Which lines of the entries contain the word "else"? Please list them.

--------------------

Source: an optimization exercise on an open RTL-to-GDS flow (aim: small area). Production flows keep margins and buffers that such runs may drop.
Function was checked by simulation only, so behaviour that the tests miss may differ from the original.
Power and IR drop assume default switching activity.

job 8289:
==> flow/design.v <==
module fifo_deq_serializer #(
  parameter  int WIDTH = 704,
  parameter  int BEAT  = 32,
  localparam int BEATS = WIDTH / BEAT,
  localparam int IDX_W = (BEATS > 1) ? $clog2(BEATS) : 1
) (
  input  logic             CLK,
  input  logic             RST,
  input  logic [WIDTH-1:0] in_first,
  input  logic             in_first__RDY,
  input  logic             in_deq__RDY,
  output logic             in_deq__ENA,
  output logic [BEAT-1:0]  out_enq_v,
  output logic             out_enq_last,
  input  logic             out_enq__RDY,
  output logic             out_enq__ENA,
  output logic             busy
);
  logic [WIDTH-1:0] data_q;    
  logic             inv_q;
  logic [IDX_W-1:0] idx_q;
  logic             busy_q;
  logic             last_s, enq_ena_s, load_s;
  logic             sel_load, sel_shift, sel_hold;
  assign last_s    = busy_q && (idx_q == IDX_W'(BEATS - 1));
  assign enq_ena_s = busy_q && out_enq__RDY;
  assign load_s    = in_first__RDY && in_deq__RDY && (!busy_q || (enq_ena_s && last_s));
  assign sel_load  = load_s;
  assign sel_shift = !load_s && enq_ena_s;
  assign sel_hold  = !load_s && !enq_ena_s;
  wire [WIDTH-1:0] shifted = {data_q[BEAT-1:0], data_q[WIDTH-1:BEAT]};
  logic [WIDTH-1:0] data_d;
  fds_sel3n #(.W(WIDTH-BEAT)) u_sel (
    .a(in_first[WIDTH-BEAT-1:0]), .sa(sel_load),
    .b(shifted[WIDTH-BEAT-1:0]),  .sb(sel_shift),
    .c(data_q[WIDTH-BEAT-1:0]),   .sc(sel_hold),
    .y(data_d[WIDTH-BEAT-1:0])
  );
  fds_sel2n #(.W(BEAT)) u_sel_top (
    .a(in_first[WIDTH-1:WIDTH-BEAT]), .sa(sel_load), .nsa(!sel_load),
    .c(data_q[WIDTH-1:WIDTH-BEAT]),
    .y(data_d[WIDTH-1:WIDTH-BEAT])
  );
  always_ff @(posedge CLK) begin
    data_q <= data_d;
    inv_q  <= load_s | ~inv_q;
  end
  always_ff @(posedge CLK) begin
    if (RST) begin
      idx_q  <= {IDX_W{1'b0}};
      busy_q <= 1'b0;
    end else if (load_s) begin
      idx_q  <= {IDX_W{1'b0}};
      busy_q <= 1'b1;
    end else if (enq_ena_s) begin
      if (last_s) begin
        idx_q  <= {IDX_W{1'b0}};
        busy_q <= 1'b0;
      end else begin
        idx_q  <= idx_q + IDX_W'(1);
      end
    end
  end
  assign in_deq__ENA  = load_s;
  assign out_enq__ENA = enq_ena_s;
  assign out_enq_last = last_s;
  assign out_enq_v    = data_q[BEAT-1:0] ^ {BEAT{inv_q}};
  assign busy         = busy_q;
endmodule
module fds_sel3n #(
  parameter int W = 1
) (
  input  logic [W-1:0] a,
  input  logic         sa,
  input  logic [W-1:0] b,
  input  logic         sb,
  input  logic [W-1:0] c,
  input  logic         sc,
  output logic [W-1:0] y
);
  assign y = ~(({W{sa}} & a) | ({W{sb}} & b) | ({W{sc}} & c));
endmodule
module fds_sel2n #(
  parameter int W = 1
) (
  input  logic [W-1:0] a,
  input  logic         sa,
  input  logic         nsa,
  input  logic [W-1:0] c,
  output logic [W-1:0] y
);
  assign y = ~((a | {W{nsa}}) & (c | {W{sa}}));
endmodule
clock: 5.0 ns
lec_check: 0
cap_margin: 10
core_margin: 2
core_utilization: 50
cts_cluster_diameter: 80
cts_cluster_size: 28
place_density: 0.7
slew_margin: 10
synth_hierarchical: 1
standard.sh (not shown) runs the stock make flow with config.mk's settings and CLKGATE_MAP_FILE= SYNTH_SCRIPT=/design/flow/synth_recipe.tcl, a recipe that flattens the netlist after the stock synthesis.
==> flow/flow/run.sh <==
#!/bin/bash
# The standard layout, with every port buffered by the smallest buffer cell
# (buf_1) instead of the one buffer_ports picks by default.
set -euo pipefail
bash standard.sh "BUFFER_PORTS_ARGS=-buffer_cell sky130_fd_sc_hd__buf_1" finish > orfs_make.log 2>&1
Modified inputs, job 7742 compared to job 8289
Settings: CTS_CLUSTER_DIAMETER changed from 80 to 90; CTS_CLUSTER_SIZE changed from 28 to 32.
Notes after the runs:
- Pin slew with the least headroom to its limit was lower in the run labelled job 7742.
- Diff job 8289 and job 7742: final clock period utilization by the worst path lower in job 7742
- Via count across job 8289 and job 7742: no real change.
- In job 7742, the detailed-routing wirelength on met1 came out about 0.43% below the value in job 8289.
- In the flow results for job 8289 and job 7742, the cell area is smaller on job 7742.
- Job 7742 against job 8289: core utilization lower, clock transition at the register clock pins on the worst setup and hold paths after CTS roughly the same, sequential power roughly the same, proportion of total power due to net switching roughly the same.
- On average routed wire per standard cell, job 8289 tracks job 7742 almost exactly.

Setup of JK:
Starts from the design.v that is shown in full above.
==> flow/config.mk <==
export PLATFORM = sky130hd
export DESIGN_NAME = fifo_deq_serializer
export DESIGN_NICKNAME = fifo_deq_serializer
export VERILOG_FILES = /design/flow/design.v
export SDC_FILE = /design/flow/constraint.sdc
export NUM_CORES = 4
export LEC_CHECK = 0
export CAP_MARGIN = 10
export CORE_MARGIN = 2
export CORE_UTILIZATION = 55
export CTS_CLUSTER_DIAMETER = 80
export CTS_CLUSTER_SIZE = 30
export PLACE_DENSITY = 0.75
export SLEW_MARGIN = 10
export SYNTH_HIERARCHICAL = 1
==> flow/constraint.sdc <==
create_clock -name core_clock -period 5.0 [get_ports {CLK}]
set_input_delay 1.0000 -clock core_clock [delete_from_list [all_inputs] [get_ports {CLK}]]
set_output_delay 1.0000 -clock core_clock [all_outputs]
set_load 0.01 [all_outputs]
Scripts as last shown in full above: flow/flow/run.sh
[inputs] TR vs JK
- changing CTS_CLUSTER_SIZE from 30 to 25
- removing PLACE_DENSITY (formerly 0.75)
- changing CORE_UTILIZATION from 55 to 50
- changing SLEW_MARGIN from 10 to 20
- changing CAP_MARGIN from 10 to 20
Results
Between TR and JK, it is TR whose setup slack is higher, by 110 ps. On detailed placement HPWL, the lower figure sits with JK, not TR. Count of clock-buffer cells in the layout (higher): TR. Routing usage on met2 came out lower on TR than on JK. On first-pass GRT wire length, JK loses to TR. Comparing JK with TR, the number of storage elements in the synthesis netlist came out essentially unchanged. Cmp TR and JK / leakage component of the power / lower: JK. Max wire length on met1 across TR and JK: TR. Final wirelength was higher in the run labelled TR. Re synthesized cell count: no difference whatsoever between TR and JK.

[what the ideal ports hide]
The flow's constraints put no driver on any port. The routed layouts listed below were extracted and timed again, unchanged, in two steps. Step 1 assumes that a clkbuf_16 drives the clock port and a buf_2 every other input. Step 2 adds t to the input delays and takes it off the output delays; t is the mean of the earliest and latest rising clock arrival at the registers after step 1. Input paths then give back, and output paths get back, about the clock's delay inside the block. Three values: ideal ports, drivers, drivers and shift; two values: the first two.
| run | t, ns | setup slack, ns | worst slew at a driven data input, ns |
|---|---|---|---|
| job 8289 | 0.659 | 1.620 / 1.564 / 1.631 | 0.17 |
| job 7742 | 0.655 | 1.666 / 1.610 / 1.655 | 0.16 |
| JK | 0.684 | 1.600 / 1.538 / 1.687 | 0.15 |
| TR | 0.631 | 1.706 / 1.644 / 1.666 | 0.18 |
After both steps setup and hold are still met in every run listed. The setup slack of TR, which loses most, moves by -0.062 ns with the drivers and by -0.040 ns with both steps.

--------------------

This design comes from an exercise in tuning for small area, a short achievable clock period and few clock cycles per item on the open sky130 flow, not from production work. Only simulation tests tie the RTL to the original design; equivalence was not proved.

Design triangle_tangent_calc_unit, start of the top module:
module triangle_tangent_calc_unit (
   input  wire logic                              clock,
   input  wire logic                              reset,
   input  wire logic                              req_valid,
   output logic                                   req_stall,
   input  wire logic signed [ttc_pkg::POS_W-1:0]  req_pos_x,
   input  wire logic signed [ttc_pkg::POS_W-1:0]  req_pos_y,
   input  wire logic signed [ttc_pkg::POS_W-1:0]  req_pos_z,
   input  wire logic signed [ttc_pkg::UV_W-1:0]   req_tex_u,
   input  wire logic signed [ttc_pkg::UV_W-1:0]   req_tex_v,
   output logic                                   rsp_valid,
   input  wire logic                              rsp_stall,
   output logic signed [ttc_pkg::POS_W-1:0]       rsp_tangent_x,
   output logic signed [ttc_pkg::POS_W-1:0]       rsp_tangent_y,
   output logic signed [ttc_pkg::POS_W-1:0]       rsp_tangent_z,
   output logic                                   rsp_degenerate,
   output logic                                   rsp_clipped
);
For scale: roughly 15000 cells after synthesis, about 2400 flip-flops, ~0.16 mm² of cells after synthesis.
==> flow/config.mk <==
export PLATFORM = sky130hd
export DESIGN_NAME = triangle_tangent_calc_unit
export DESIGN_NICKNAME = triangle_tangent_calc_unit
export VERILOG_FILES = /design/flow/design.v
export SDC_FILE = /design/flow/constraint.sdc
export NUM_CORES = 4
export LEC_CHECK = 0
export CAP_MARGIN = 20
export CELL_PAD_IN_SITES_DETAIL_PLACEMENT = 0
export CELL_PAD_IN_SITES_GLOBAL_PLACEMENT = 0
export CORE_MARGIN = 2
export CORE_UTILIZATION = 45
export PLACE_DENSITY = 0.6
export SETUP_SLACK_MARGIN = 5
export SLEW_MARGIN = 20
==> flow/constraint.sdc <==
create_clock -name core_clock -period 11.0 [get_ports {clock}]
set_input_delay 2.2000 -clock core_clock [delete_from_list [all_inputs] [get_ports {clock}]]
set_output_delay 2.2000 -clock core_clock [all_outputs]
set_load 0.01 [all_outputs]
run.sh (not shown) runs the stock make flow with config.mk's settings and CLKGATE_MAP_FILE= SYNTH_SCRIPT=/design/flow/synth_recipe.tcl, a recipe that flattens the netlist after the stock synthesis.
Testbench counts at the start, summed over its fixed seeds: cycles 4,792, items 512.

--------------------

■ Your solution:
    end else if (load_s) begin
    end else if (enq_ena_s) begin
      end else begin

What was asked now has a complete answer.